### [Problem description]
Below are entries. Copy exactly the lines running from the line that holds "78.9% (+8.7 points)" to the line that holds "Density: 30.7% (unchanged)", with both ends included.
=== Begin Enclosure ===
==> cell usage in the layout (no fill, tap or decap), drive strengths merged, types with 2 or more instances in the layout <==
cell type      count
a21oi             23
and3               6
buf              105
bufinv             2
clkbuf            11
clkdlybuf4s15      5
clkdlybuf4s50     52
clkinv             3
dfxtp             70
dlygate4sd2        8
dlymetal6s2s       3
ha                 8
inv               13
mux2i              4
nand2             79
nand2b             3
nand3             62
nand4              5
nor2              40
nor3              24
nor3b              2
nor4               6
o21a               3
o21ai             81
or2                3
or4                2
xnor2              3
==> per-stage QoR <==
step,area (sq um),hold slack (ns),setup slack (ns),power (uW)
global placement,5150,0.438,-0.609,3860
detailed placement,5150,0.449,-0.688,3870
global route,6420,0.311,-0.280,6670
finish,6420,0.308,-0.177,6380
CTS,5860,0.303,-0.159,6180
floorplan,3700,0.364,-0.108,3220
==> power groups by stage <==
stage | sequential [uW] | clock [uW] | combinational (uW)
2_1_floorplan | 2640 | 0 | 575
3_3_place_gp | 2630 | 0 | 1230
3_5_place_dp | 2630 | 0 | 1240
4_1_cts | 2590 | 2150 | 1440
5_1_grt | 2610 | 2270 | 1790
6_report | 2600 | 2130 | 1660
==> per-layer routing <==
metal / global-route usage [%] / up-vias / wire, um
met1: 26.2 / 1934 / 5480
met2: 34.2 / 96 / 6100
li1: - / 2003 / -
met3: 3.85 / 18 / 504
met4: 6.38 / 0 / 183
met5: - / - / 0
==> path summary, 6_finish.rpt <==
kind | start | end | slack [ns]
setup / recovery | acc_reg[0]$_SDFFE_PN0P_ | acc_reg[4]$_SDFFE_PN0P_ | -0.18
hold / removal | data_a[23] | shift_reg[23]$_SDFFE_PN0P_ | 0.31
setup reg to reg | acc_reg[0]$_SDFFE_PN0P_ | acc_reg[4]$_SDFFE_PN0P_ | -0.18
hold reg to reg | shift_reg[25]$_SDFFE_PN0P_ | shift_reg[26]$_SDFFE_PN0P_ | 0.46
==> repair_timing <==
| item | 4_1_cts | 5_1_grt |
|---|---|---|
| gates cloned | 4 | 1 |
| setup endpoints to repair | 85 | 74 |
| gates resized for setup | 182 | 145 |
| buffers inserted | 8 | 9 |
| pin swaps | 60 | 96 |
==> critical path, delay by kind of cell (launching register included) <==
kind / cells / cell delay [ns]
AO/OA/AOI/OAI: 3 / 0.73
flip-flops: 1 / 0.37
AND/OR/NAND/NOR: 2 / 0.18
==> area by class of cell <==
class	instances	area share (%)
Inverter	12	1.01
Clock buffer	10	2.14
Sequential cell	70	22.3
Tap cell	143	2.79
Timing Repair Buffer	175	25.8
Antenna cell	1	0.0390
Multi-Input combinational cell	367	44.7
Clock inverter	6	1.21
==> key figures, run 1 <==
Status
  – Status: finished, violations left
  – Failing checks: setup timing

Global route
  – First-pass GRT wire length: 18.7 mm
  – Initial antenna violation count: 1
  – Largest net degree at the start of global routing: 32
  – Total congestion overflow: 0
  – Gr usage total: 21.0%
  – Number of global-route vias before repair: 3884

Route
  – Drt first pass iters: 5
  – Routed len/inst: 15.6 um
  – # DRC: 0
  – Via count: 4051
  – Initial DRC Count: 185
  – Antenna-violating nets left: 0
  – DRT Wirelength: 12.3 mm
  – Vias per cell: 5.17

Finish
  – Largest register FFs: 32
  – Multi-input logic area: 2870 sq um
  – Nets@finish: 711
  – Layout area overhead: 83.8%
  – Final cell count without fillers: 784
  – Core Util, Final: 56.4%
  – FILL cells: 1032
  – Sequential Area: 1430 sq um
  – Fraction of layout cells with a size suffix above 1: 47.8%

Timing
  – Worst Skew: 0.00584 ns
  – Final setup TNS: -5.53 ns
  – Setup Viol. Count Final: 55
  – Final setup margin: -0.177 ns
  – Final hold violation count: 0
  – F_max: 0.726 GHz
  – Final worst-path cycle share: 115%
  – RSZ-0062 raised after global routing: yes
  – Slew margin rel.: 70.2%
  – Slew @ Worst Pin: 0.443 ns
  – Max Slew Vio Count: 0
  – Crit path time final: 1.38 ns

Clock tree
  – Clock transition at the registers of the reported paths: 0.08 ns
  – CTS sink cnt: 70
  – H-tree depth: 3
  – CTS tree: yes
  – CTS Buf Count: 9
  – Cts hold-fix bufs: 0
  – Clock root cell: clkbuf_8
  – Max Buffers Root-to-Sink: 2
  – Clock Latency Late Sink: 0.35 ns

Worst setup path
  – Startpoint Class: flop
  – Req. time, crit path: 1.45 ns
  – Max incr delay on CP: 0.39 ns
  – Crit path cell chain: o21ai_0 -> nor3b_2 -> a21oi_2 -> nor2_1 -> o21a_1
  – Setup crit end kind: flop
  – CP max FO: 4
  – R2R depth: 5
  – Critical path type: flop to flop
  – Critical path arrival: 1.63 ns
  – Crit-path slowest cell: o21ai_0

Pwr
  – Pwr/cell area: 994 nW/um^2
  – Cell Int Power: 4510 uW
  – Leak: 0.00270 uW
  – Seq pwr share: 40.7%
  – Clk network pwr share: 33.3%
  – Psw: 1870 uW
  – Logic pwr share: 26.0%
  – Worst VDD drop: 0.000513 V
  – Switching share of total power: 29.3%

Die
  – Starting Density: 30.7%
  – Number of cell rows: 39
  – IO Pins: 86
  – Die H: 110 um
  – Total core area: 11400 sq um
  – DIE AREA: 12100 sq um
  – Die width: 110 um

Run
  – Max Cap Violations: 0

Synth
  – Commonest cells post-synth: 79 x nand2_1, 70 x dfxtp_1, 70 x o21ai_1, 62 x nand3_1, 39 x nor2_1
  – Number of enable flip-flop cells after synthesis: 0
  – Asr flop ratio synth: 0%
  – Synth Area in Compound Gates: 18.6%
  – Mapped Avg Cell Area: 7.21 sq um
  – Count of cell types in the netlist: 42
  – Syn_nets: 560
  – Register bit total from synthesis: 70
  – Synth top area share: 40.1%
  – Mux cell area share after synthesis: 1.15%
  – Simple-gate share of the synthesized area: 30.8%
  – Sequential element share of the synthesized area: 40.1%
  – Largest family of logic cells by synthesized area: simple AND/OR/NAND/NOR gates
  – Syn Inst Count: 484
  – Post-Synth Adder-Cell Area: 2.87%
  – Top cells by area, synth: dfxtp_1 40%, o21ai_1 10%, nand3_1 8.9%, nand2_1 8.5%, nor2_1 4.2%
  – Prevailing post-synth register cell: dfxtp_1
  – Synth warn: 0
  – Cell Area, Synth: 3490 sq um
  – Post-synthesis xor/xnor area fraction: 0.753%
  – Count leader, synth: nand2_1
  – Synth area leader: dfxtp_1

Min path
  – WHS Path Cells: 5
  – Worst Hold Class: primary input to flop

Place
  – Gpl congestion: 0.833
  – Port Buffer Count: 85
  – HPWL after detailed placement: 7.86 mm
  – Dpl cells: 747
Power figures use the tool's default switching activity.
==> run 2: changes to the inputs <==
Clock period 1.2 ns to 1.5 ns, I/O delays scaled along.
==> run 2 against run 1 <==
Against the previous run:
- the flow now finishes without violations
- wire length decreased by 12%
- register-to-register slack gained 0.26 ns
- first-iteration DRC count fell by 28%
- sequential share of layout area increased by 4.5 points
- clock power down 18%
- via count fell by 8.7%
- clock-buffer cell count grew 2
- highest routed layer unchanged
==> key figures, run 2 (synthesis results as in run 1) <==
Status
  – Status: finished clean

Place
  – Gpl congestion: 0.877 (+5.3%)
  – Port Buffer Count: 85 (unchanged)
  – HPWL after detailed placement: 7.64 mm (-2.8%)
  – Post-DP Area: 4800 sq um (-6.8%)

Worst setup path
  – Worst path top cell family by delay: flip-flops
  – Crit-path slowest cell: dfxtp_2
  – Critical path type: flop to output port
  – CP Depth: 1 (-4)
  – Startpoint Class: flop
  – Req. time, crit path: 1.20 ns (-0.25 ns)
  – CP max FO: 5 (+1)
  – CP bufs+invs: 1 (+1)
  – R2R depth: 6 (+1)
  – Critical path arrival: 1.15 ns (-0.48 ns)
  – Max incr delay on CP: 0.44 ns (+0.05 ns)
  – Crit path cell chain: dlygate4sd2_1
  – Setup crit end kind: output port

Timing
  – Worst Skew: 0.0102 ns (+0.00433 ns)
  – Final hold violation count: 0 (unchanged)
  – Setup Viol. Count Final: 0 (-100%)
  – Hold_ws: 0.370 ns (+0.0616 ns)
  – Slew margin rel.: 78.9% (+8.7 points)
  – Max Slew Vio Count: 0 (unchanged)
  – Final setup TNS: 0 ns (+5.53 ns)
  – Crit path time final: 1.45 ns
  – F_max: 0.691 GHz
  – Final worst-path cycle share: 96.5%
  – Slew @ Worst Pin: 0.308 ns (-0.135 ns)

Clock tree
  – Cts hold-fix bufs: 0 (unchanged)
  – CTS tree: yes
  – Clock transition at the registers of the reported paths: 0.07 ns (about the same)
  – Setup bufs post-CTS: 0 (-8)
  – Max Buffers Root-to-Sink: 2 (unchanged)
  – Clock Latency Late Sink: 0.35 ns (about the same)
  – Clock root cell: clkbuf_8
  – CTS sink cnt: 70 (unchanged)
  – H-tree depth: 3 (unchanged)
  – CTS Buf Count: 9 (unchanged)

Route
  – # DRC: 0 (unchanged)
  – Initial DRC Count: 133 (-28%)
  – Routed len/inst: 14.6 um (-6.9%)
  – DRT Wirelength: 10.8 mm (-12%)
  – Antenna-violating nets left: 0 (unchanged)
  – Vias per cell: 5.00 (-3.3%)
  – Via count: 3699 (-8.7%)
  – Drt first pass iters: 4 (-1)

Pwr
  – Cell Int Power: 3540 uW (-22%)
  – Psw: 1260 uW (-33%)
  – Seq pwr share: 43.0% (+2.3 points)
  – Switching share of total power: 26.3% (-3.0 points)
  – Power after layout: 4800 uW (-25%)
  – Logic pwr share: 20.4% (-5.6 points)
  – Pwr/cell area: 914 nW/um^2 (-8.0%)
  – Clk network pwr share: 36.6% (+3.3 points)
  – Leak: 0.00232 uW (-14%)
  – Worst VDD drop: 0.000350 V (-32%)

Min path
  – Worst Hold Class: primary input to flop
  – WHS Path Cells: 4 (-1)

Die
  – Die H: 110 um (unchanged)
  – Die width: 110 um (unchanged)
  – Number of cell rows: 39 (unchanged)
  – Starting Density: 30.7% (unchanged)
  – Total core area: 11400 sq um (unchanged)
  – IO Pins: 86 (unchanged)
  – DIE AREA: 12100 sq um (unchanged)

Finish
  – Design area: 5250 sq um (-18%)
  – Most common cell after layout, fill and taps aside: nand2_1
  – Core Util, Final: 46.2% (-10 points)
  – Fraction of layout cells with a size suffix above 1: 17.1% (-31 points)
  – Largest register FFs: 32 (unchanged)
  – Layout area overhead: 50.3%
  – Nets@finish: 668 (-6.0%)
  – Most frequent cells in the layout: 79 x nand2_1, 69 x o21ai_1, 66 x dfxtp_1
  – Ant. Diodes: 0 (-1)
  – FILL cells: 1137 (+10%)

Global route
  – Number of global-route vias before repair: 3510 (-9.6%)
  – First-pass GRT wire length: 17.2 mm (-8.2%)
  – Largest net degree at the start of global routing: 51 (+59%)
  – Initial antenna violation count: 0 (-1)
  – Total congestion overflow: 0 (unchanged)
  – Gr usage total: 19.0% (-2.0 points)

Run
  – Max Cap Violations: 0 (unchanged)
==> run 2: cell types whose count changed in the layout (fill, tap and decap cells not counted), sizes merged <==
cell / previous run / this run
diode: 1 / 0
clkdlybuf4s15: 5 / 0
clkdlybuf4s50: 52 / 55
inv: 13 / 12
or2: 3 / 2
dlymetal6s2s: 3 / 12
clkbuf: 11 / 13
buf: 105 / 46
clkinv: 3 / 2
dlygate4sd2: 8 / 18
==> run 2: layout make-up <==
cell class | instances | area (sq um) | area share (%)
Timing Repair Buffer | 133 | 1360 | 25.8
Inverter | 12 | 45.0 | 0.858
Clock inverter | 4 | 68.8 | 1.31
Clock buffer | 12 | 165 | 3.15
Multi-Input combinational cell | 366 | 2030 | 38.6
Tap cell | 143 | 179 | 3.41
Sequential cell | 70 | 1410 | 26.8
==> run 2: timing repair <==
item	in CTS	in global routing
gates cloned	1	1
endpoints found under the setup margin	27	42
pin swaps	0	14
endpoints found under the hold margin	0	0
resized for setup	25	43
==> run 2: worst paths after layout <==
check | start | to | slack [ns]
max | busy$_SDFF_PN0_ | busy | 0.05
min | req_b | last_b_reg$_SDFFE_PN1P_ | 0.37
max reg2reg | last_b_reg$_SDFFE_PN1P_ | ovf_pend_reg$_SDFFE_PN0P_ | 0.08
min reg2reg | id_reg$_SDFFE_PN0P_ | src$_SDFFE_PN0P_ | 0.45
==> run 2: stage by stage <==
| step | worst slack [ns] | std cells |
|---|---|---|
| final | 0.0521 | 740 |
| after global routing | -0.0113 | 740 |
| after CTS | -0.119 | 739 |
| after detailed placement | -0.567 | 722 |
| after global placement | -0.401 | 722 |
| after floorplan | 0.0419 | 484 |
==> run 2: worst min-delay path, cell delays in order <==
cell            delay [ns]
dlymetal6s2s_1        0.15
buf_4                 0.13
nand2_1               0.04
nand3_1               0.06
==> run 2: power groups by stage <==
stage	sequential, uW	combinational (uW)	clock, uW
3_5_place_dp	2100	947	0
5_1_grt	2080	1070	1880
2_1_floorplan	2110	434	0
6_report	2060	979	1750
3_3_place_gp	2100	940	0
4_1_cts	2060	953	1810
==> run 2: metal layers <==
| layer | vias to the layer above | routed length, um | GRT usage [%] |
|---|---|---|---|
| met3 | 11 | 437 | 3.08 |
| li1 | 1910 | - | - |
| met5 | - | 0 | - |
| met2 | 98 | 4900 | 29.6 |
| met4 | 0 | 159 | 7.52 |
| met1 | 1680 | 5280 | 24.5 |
=== End Enclosure ===
### [Output of the exercise]
  – Slew margin rel.: 78.9% (+8.7 points)
  – Max Slew Vio Count: 0 (unchanged)
  – Final setup TNS: 0 ns (+5.53 ns)
  – Crit path time final: 1.45 ns
  – F_max: 0.691 GHz
  – Final worst-path cycle share: 96.5%
  – Slew @ Worst Pin: 0.308 ns (-0.135 ns)

Clock tree
  – Cts hold-fix bufs: 0 (unchanged)
  – CTS tree: yes
  – Clock transition at the registers of the reported paths: 0.07 ns (about the same)
  – Setup bufs post-CTS: 0 (-8)
  – Max Buffers Root-to-Sink: 2 (unchanged)
  – Clock Latency Late Sink: 0.35 ns (about the same)
  – Clock root cell: clkbuf_8
  – CTS sink cnt: 70 (unchanged)
  – H-tree depth: 3 (unchanged)
  – CTS Buf Count: 9 (unchanged)

Route
  – # DRC: 0 (unchanged)
  – Initial DRC Count: 133 (-28%)
  – Routed len/inst: 14.6 um (-6.9%)
  – DRT Wirelength: 10.8 mm (-12%)
  – Antenna-violating nets left: 0 (unchanged)
  – Vias per cell: 5.00 (-3.3%)
  – Via count: 3699 (-8.7%)
  – Drt first pass iters: 4 (-1)

Pwr
  – Cell Int Power: 3540 uW (-22%)
  – Psw: 1260 uW (-33%)
  – Seq pwr share: 43.0% (+2.3 points)
  – Switching share of total power: 26.3% (-3.0 points)
  – Power after layout: 4800 uW (-25%)
  – Logic pwr share: 20.4% (-5.6 points)
  – Pwr/cell area: 914 nW/um^2 (-8.0%)
  – Clk network pwr share: 36.6% (+3.3 points)
  – Leak: 0.00232 uW (-14%)
  – Worst VDD drop: 0.000350 V (-32%)

Min path
  – Worst Hold Class: primary input to flop
  – WHS Path Cells: 4 (-1)

Die
  – Die H: 110 um (unchanged)
  – Die width: 110 um (unchanged)
  – Number of cell rows: 39 (unchanged)
  – Starting Density: 30.7% (unchanged)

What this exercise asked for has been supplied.